Report each line of the data that contains the string "first".

*** Data for this exercise ***

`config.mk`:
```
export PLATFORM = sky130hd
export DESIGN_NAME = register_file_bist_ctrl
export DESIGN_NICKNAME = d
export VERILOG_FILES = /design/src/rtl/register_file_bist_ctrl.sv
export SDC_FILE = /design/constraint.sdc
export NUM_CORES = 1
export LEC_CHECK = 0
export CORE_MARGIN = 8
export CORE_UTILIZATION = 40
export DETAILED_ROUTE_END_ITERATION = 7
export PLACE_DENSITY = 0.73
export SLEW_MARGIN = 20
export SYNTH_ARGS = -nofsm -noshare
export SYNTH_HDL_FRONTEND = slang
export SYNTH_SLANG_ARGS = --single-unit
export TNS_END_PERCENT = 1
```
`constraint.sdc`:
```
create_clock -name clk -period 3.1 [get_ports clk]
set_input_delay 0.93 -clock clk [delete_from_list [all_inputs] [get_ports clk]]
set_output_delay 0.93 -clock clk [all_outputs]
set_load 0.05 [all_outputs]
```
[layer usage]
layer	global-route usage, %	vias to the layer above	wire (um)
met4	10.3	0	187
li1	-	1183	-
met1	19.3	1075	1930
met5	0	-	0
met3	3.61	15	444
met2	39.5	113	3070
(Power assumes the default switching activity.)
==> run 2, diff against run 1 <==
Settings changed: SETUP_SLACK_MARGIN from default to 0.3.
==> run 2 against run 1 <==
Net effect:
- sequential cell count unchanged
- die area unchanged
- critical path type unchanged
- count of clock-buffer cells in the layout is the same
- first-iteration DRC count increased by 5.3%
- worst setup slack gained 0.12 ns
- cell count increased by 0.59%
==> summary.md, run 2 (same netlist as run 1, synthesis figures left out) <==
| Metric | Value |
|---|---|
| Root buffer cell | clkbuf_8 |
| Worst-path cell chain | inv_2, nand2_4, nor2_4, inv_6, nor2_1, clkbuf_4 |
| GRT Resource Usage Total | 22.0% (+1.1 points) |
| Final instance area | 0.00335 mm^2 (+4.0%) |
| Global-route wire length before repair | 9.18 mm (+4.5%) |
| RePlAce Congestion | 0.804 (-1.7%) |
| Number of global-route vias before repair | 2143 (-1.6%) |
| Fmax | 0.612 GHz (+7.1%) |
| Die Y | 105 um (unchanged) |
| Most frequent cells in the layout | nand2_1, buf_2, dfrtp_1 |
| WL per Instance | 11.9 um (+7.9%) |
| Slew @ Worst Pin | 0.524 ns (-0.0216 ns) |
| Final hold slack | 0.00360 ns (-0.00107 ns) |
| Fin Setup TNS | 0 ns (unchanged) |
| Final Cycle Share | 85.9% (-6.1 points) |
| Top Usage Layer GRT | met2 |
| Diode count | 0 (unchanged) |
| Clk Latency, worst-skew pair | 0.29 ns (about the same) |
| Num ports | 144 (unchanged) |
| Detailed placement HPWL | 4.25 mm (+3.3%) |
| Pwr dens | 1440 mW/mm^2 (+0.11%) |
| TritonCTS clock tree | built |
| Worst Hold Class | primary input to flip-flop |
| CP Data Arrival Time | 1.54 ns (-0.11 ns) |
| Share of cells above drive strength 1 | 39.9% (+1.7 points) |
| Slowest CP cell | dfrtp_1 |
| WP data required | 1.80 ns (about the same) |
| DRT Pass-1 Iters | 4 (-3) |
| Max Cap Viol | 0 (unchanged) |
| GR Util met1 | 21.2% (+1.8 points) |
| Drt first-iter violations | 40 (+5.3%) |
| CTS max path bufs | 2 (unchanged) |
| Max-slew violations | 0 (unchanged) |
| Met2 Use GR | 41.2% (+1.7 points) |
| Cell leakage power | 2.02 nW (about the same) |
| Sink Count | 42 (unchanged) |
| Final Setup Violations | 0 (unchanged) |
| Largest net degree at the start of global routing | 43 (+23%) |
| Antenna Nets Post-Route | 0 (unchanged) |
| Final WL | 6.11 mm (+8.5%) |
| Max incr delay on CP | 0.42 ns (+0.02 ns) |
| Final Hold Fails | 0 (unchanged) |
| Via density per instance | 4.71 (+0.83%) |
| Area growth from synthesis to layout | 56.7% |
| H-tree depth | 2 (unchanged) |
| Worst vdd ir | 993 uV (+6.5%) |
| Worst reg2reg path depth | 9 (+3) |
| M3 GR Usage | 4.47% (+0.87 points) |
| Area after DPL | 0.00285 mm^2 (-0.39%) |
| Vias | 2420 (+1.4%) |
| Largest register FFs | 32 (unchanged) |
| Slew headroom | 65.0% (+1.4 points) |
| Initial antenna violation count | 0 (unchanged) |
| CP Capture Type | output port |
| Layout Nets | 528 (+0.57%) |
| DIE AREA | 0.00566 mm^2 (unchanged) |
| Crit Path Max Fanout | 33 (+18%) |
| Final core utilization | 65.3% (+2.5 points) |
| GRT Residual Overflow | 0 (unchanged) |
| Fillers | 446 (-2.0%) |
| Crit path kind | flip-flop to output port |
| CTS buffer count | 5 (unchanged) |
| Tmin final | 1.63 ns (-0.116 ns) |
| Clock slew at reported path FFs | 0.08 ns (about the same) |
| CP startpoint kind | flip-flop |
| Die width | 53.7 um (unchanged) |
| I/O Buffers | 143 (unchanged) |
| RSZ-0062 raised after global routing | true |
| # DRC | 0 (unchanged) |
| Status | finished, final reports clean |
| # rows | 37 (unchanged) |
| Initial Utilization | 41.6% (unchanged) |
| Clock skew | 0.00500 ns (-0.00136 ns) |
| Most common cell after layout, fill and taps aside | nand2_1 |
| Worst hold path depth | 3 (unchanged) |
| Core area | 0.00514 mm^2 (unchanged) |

*** End of Data for this exercise ***

Your response:
- first-iteration DRC count increased by 5.3%
| Drt first-iter violations | 40 (+5.3%) |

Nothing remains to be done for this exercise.